Among the lines of the data, copy those that hold "parameter".

#####

$ cat src/rtl/ohs_pkg.sv
// Shared constants and types for the origin homing sequencer.
// Assumes one 100 MHz clock and a synchronous active-high reset.
package ohs_pkg;
  // ==========================================================
  // Register bus
  localparam int ADDR_W = 8;
  localparam int DATA_W = 32;
  localparam logic [ADDR_W-1:0] ADDR_CTRL = 8'h00;
  localparam logic [ADDR_W-1:0] ADDR_FAST_SPEED = 8'h04;
  localparam logic [ADDR_W-1:0] ADDR_SLOW_SPEED = 8'h08;
  localparam logic [ADDR_W-1:0] ADDR_OFS_REV = 8'h0c;
  localparam logic [ADDR_W-1:0] ADDR_OFS_PULSE = 8'h10;
  localparam logic [ADDR_W-1:0] ADDR_STATUS = 8'h14;
  localparam logic [ADDR_W-1:0] ADDR_ORIGIN_POS = 8'h18;

  // ==========================================================
  // Control register fields
  localparam int DET_LSB = 0;
  localparam int DET_W = 3;
  localparam int SHORT_LSB = 3;
  localparam int SHORT_W = 2;
  localparam int START_LSB = 5;
  localparam int START_W = 2;
  localparam int STOP_BIT = 7;
  localparam int CMODE_LSB = 8;
  localparam int CMODE_W = 2;
  localparam int TRIG_SEL_LSB = 10;
  localparam int TRIG_SEL_W = 3;
  localparam int TRIG_EN_BIT = 13;

  // ==========================================================
  // Setting codes and limits
  localparam logic [DET_W-1:0] DET_CCW_LIMIT = 3'h0;
  localparam logic [DET_W-1:0] DET_CW_LIMIT = 3'h1;
  localparam logic [DET_W-1:0] DET_SENSOR_CW = 3'h2;
  localparam logic [DET_W-1:0] DET_SENSOR_CCW = 3'h3;
  localparam logic [DET_W-1:0] DET_INDEX_CW = 3'h4;
  localparam logic [DET_W-1:0] DET_MAX = 3'h5;
  localparam logic [SHORT_W-1:0] SHORT_REVERSE = 2'h0;
  localparam logic [SHORT_W-1:0] SHORT_FORWARD = 2'h1;
  localparam logic [SHORT_W-1:0] SHORT_EDGE = 2'h2;
  localparam logic [START_W-1:0] START_OFF = 2'h0;
  localparam logic [START_W-1:0] START_AUTO = 2'h1;
  localparam logic [START_W-1:0] START_TRIG = 2'h2;
  localparam logic STOP_PULLBACK = 1'b0;
  localparam logic [CMODE_W-1:0] CMODE_INT_POS = 2'h0;
  localparam int SPEED_W = 11;
  localparam logic [SPEED_W-1:0] SPEED_MIN = 11'h001;
  localparam logic [SPEED_W-1:0] FAST_MAX = 11'h7d0;
  localparam logic [SPEED_W-1:0] FAST_DEF = 11'h3e8;
  localparam logic [SPEED_W-1:0] SLOW_MAX = 11'h1f4;
  localparam logic [SPEED_W-1:0] SLOW_DEF = 11'h032;
  localparam logic signed [15:0] OFS_REV_MAX = 16'sh7530;
  localparam int DI_N = 8;

  // ==========================================================
  // Types
  typedef enum logic [5:0] {
    ST_IDLE = 6'h01,
    ST_FAST = 6'h02,
    ST_SLOW = 6'h04,
    ST_DECEL = 6'h08,
    ST_RETURN = 6'h10,
    ST_DONE = 6'h20
  } ohs_state_type;

  typedef struct packed {
    logic run;
    logic dir_cw;
    logic [SPEED_W-1:0] speed;
    logic decel;
    logic go_target;
    logic [DATA_W-1:0] target;
  } ohs_motion_type;

  typedef struct packed {
    logic cw_limit;
    logic ccw_limit;
    logic origin;
    logic index;
    logic [DI_N-1:0] di;
  } ohs_pins_type;
endpackage

$ cat src/rtl/ohs_pin_sync.sv
// Three-stage synchroniser with agreement filter for pin inputs.
// Assumes pins are asynchronous to ref_clk_i and held for several cycles.
`timescale 1ns/1ps
module ohs_pin_sync import ohs_pkg::*; #(
  parameter int WIDTH = 12
) (
  // Clock and reset
  input wire logic ref_clk_i,
  input wire logic rst_i,
  // Pins and filtered levels
  input wire logic [WIDTH-1:0] pins_i,
  output logic [WIDTH-1:0] levels_o
);
  logic [WIDTH-1:0] s1_reg;
  logic [WIDTH-1:0] s2_reg;
  logic [WIDTH-1:0] s3_reg;

  // ==========================================================
  // Stages
  // The first stage feeds only the second, to keep metastability contained.
  always_ff @(posedge ref_clk_i) begin
    if (rst_i) begin
      s1_reg <= '0;
      s2_reg <= '0;
      s3_reg <= '0;
    end else begin
      s1_reg <= pins_i;
      s2_reg <= s1_reg;
      s3_reg <= s2_reg;
    end
  end

  // ==========================================================
  // Agreement filter
  always_ff @(posedge ref_clk_i) begin
    if (rst_i) begin
      levels_o <= '0;
    end else begin
      for (int i = 0; i < WIDTH; i++) begin
        if (s2_reg[i] == s3_reg[i]) begin
          levels_o[i] <= s3_reg[i];
        end
      end
    end
  end
endmodule

$ cat src/rtl/ohs_homing_sequencer.sv
// Homing sequencer: start policy, rough and precise origin search, stop.
// Assumes a motion loop that follows motion_o and reports stop and arrival.
//
// Function
// - Start mode 0 disables homing entirely.
// - Start mode 1 homes once automatically after power-up with servo on.
// - Start mode 2 homes on every trigger edge while the servo works.
// - Trigger needs a digital input pin mapped to the home trigger.
// - Detector 0 searches clockwise on the counter-clockwise limit; later hits warn.
// - Detector 1 searches counter-clockwise on the clockwise limit; later hits warn.
// - Limit references preferably refine on the index pulse.
// - Detectors 2 and 3 search cw or ccw on the origin sensor.
// - Detectors 4 and 5 search cw or ccw directly for the index pulse.
// - Short mode 0 reverses at slow speed to the nearest index.
// - Short mode 1 continues at slow speed to the nearest index.
// - Short mode 2 takes sensor edge or found index, then decelerates.
// - Stop mode 0 decelerates then drives back onto the origin.
// - Stop mode 1 stops forward, overrun uncorrected, origin unchanged.
// - Fast speed 1 to 2000 r/min, default 1000.
// - Slow speed 1 to 500 r/min, default 50.
// - Offset is signed revolutions within 30000 plus signed pulses.
// - Homing only runs in internal position control mode.
//
// Added by the designer: the placing of the registers and the address-and-strobe port.
`timescale 1ns/1ps
module ohs_homing_sequencer import ohs_pkg::*; #(
  parameter int PULSES_PER_REV = 10000
) (
  // Clock and reset
  input wire logic ref_clk_i,
  input wire logic rst_i,
  // Register port
  input wire logic [ADDR_W-1:0] reg_addr_i,
  input wire logic [DATA_W-1:0] reg_wdata_i,
  input wire logic reg_wr_i,
  input wire logic reg_rd_i,
  output logic [DATA_W-1:0] reg_rdata_o,
  // Drive status
  input wire logic servo_on_i,
  input wire logic motor_stopped_i,
  input wire logic at_target_i,
  input wire logic [DATA_W-1:0] position_i,
  // Pins
  input wire logic clockwise_limit_input_i,
  input wire logic counter_clockwise_limit_input_i,
  input wire logic external_origin_sensor_i,
  input wire logic index_pulse_i,
  input wire logic [DI_N-1:0] di_pins_i,
  // Motion and results
  output ohs_motion_type motion_o,
  output logic zero_set_o,
  output logic [DATA_W-1:0] zero_value_o,
  output logic homing_busy_o,
  output logic homing_done_o,
  output logic limit_warn_o
);
  localparam int PIN_W = $bits(ohs_pins_type);

  // ==========================================================
  // Functions
  function automatic logic [SPEED_W-1:0] clamp_speed(input logic [DATA_W-1:0] v,
                                                     input logic [SPEED_W-1:0] hi);
    if (v < DATA_W'(SPEED_MIN)) begin
      clamp_speed = SPEED_MIN;
    end else if (v > DATA_W'(hi)) begin
      clamp_speed = hi;
    end else begin
      clamp_speed = v[SPEED_W-1:0];
    end
  endfunction

  function automatic logic signed [DATA_W-1:0] clamp_signed(input logic signed [DATA_W-1:0] v,
                                                           input logic signed [DATA_W-1:0] hi);
    if (v > hi) begin
      clamp_signed = hi;
    end else if (v < -hi) begin
      clamp_signed = -hi;
    end else begin
      clamp_signed = v;
    end
  endfunction

  function automatic logic [DATA_W-1:0] clamp_code(input logic [DATA_W-1:0] v,
                                                   input logic [DATA_W-1:0] hi);
    clamp_code = (v > hi) ? hi : v;
  endfunction

  // ==========================================================
  // Settings
  logic [DET_W-1:0] det_reg;
  logic [SHORT_W-1:0] short_reg;
  logic [START_W-1:0] start_reg;
  logic stop_reg;
  logic [CMODE_W-1:0] cmode_reg;
  logic [TRIG_SEL_W-1:0] trig_sel_reg;
  logic trig_en_reg;
  logic [SPEED_W-1:0] fast_reg;
  logic [SPEED_W-1:0] slow_reg;
  logic signed [15:0] ofs_rev_reg;
  logic signed [DATA_W-1:0] ofs_pulse_reg;
  logic signed [DATA_W-1:0] ofs_pulse_max;

  assign ofs_pulse_max = DATA_W'(PULSES_PER_REV - 1);

  always_ff @(posedge ref_clk_i) begin
    if (rst_i) begin
      det_reg <= DET_CCW_LIMIT;
      short_reg <= SHORT_REVERSE;
      start_reg <= START_OFF;
      stop_reg <= STOP_PULLBACK;
      cmode_reg <= CMODE_INT_POS;
      trig_sel_reg <= '0;
      trig_en_reg <= 1'b0;
      fast_reg <= FAST_DEF;
      slow_reg <= SLOW_DEF;
      ofs_rev_reg <= '0;
      ofs_pulse_reg <= '0;
    end else if (reg_wr_i) begin
      if (reg_addr_i == ADDR_CTRL) begin
        // Out-of-range codes saturate to the highest legal code.
        det_reg <= DET_W'(clamp_code(DATA_W'(reg_wdata_i[DET_LSB +: DET_W]),
                                     DATA_W'(DET_MAX)));
        short_reg <= SHORT_W'(clamp_code(DATA_W'(reg_wdata_i[SHORT_LSB +: SHORT_W]),
                                         DATA_W'(SHORT_EDGE)));
        start_reg <= START_W'(clamp_code(DATA_W'(reg_wdata_i[START_LSB +: START_W]),
                                         DATA_W'(START_TRIG)));
        stop_reg <= reg_wdata_i[STOP_BIT];
        cmode_reg <= reg_wdata_i[CMODE_LSB +: CMODE_W];
        trig_sel_reg <= reg_wdata_i[TRIG_SEL_LSB +: TRIG_SEL_W];
        trig_en_reg <= reg_wdata_i[TRIG_EN_BIT];
      end else if (reg_addr_i == ADDR_FAST_SPEED) begin
        fast_reg <= clamp_speed(reg_wdata_i, FAST_MAX);
      end else if (reg_addr_i == ADDR_SLOW_SPEED) begin
        slow_reg <= clamp_speed(reg_wdata_i, SLOW_MAX);
      end else if (reg_addr_i == ADDR_OFS_REV) begin
        ofs_rev_reg <= 16'(clamp_signed(reg_wdata_i, DATA_W'(OFS_REV_MAX)));
      end else if (reg_addr_i == ADDR_OFS_PULSE) begin
        ofs_pulse_reg <= clamp_signed(reg_wdata_i, ofs_pulse_max);
      end
    end
  end

  // ==========================================================
  // Pin synchronisation and edges
  ohs_pins_type pins_raw;
  ohs_pins_type pins_lvl;
  ohs_pins_type pins_prev_reg;

  assign pins_raw = '{cw_limit: clockwise_limit_input_i,
                      ccw_limit: counter_clockwise_limit_input_i,
                      origin: external_origin_sensor_i,
                      index: index_pulse_i,
                      di: di_pins_i};

  ohs_pin_sync #(
    .WIDTH(PIN_W)
  ) u_pin_sync (
    .ref_clk_i(ref_clk_i),
    .rst_i(rst_i),
    .pins_i(pins_raw),
    .levels_o(pins_lvl)
  );

  always_ff @(posedge ref_clk_i) begin
    if (rst_i) begin
      pins_prev_reg <= '0;
    end else begin
      pins_prev_reg <= pins_lvl;
    end
  end

  logic origin_rise;
  logic index_rise;
  logic trig_rise;

  assign origin_rise = pins_lvl.origin & ~pins_prev_reg.origin;
  assign index_rise = pins_lvl.index & ~pins_prev_reg.index;
  // Without a mapped pin no trigger request can reach the sequencer.
  assign trig_rise = trig_en_reg & pins_lvl.di[trig_sel_reg]
                     & ~pins_prev_reg.di[trig_sel_reg];

  // ==========================================================
  // Start policy
  logic mode_ok;
  logic auto_used_reg;
  logic start_req;
  logic abort;

  assign mode_ok = (cmode_reg == CMODE_INT_POS);
  assign start_req = servo_on_i & mode_ok
                     & (((start_reg == START_AUTO) & ~auto_used_reg)
                        | ((start_reg == START_TRIG) & trig_rise));
  assign abort = ~servo_on_i | ~mode_ok | (start_reg == START_OFF);

  // Automatic homing is spent once per power-up, not per servo enable.
  always_ff @(posedge ref_clk_i) begin
    if (rst_i) begin
      auto_used_reg <= 1'b0;
    end else if (start_req & (start_reg == START_AUTO)) begin
      auto_used_reg <= 1'b1;
    end
  end

  // ==========================================================
  // Search decode
  logic rough_hit;
  logic sensor_det;
  logic index_det;
  logic start_dir_cw;

  assign sensor_det = (det_reg == DET_SENSOR_CW) | (det_reg == DET_SENSOR_CCW);
  assign index_det = (det_reg >= DET_INDEX_CW);
  // Even codes search clockwise, odd codes counter-clockwise.
  assign start_dir_cw = ~det_reg[0];

  always_comb begin
    if (det_reg == DET_CCW_LIMIT) begin
      rough_hit = pins_lvl.ccw_limit;
    end else if (det_reg == DET_CW_LIMIT) begin
      rough_hit = pins_lvl.cw_limit;
    end else if (sensor_det) begin
      rough_hit = origin_rise;
    end else begin
      rough_hit = 1'b0;
    end
  end

  // ==========================================================
  // Sequencer
  ohs_state_type state_reg;
  logic dir_cw_reg;
  logic [DATA_W-1:0] origin_pos_reg;
  logic done_reg;

  always_ff @(posedge ref_clk_i) begin
    if (rst_i) begin
      state_reg <= ST_IDLE;
      dir_cw_reg <= 1'b0;
    end else if (abort) begin
      state_reg <= ST_IDLE;
    end else if (start_req) begin
      dir_cw_reg <= start_dir_cw;
      // Index detectors have no rough stage, so they go straight to slow search.
      state_reg <= index_det ? ST_SLOW : ST_FAST;
    end else begin
      case (state_reg)
        ST_FAST: begin
          if (rough_hit) begin
            if ((short_reg == SHORT_EDGE) & sensor_det) begin
              state_reg <= ST_DECEL;
            end else begin
              // Limit references refine on the index; edge mode falls back to it.
              if (short_reg == SHORT_REVERSE) begin
                dir_cw_reg <= ~dir_cw_reg;
              end
              state_reg <= ST_SLOW;
            end
          end
        end
        ST_SLOW: begin
          if (index_rise) begin
            state_reg <= ST_DECEL;
          end
        end
        ST_DECEL: begin
          if (motor_stopped_i) begin
            state_reg <= (stop_reg == STOP_PULLBACK) ? ST_RETURN : ST_DONE;
          end
        end
        ST_RETURN: begin
          if (at_target_i) begin
            state_reg <= ST_DONE;
          end
        end
        ST_DONE: begin
          state_reg <= ST_IDLE;
        end
        default: begin
          state_reg <= ST_IDLE;
        end
      endcase
    end
  end

  // ==========================================================
  // Origin capture
  // The origin is the position at the detecting edge, so overrun never moves it.
  logic capture;

  assign capture = ~abort & ~start_req
                   & (((state_reg == ST_FAST) & rough_hit & (short_reg == SHORT_EDGE)
                       & sensor_det)
                      | ((state_reg == ST_SLOW) & index_rise));

  always_ff @(posedge ref_clk_i) begin
    if (rst_i) begin
      origin_pos_reg <= '0;
    end else if (capture) begin
      origin_pos_reg <= position_i;
    end
  end

  // ==========================================================
  // Completion and zero setting
  logic signed [DATA_W-1:0] ofs_total;

  assign ofs_total = DATA_W'(ofs_rev_reg * PULSES_PER_REV) + ofs_pulse_reg;

  always_ff @(posedge ref_clk_i) begin
    if (rst_i) begin
      done_reg <= 1'b0;
      zero_set_o <= 1'b0;
      zero_value_o <= '0;
    end else begin
      zero_set_o <= ~abort & (state_reg == ST_DONE);
      if (~abort & (state_reg == ST_DONE)) begin
        done_reg <= 1'b1;
        zero_value_o <= ofs_total;
      end else if (start_req) begin
        done_reg <= 1'b0;
      end
    end
  end

  // ==========================================================
  // Motion command
  always_ff @(posedge ref_clk_i) begin
    if (rst_i) begin
      motion_o <= '0;
    end else begin
      motion_o.run <= (state_reg == ST_FAST) | (state_reg == ST_SLOW);
      motion_o.dir_cw <= dir_cw_reg;
      motion_o.speed <= (state_reg == ST_FAST) ? fast_reg : slow_reg;
      motion_o.decel <= (state_reg == ST_DECEL);
      motion_o.go_target <= (state_reg == ST_RETURN);
      motion_o.target <= origin_pos_reg;
    end
  end

  // ==========================================================
  // Limit warning
  // A limit in use as the rough reference is silent only while homing runs.
  logic homing_active;

  assign homing_active = (state_reg != ST_IDLE);

  always_ff @(posedge ref_clk_i) begin
    if (rst_i) begin
      limit_warn_o <= 1'b0;
    end else begin
      limit_warn_o <= (pins_lvl.ccw_limit & ~(homing_active & (det_reg == DET_CCW_LIMIT)))
                      | (pins_lvl.cw_limit & ~(homing_active & (det_reg == DET_CW_LIMIT)));
    end
  end

  always_ff @(posedge ref_clk_i) begin
    if (rst_i) begin
      homing_busy_o <= 1'b0;
      homing_done_o <= 1'b0;
    end else begin
      homing_busy_o <= homing_active & ~abort;
      homing_done_o <= done_reg;
    end
  end

  // ==========================================================
  // Register read port
  logic [DATA_W-1:0] rd_mux;

  always_comb begin
    rd_mux = '0;
    if (reg_addr_i == ADDR_CTRL) begin
      rd_mux[DET_LSB +: DET_W] = det_reg;
      rd_mux[SHORT_LSB +: SHORT_W] = short_reg;
      rd_mux[START_LSB +: START_W] = start_reg;
      rd_mux[STOP_BIT] = stop_reg;
      rd_mux[CMODE_LSB +: CMODE_W] = cmode_reg;
      rd_mux[TRIG_SEL_LSB +: TRIG_SEL_W] = trig_sel_reg;
      rd_mux[TRIG_EN_BIT] = trig_en_reg;
    end else if (reg_addr_i == ADDR_FAST_SPEED) begin
      rd_mux = DATA_W'(fast_reg);
    end else if (reg_addr_i == ADDR_SLOW_SPEED) begin
      rd_mux = DATA_W'(slow_reg);
    end else if (reg_addr_i == ADDR_OFS_REV) begin
      rd_mux = DATA_W'(signed'(ofs_rev_reg));
    end else if (reg_addr_i == ADDR_OFS_PULSE) begin
      rd_mux = ofs_pulse_reg;
    end else if (reg_addr_i == ADDR_STATUS) begin
      rd_mux = {20'h00000, limit_warn_o, done_reg, homing_active, auto_used_reg,
                pins_lvl.index, pins_lvl.origin, state_reg};
    end else if (reg_addr_i == ADDR_ORIGIN_POS) begin
      rd_mux = origin_pos_reg;
    end
  end

  // Read data stand only in the cycle after the strobe; unmapped reads return zero.
  always_ff @(posedge ref_clk_i) begin
    if (rst_i) begin
      reg_rdata_o <= '0;
    end else begin
      reg_rdata_o <= reg_rd_i ? rd_mux : '0;
    end
  end
endmodule

$ cat config.mk
export PLATFORM = sky130hd
export DESIGN_NAME = ohs_homing_sequencer
export DESIGN_NICKNAME = d
export VERILOG_FILES = /design/src/rtl/ohs_pkg.sv /design/src/rtl/ohs_pin_sync.sv /design/src/rtl/ohs_homing_sequencer.sv
export SDC_FILE = /design/constraint.sdc
export NUM_CORES = 1
export LEC_CHECK = 0
export BUFFER_PORTS_ARGS = -buffer_cell sky130_fd_sc_hd__buf_2
export CAP_MARGIN = 20
export CORE_MARGIN = 5
export CORE_UTILIZATION = 35
export CTS_CLUSTER_DIAMETER = 50
export CTS_CLUSTER_SIZE = 24
export DETAILED_ROUTE_END_ITERATION = 16
export PLACE_DENSITY = 0.67
export SETUP_SLACK_MARGIN = 0.5
export SLEW_MARGIN = 20
export SYNTH_ARGS = -nofsm -noshare
export SYNTH_HDL_FRONTEND = slang
export SYNTH_HIERARCHICAL = 1
export SYNTH_SLANG_ARGS = --single-unit
$ cat constraint.sdc
create_clock -name ref_clk_i -period 5.5 [get_ports ref_clk_i]
set_clock_uncertainty 0.1 [all_clocks]
set_input_delay 0.825 -clock ref_clk_i [delete_from_list [all_inputs] [get_ports ref_clk_i]]
set_output_delay 0.825 -clock ref_clk_i [all_outputs]
set_load 0.02 [all_outputs]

#####

## Exercise response
  parameter int WIDTH = 12
  parameter int PULSES_PER_REV = 10000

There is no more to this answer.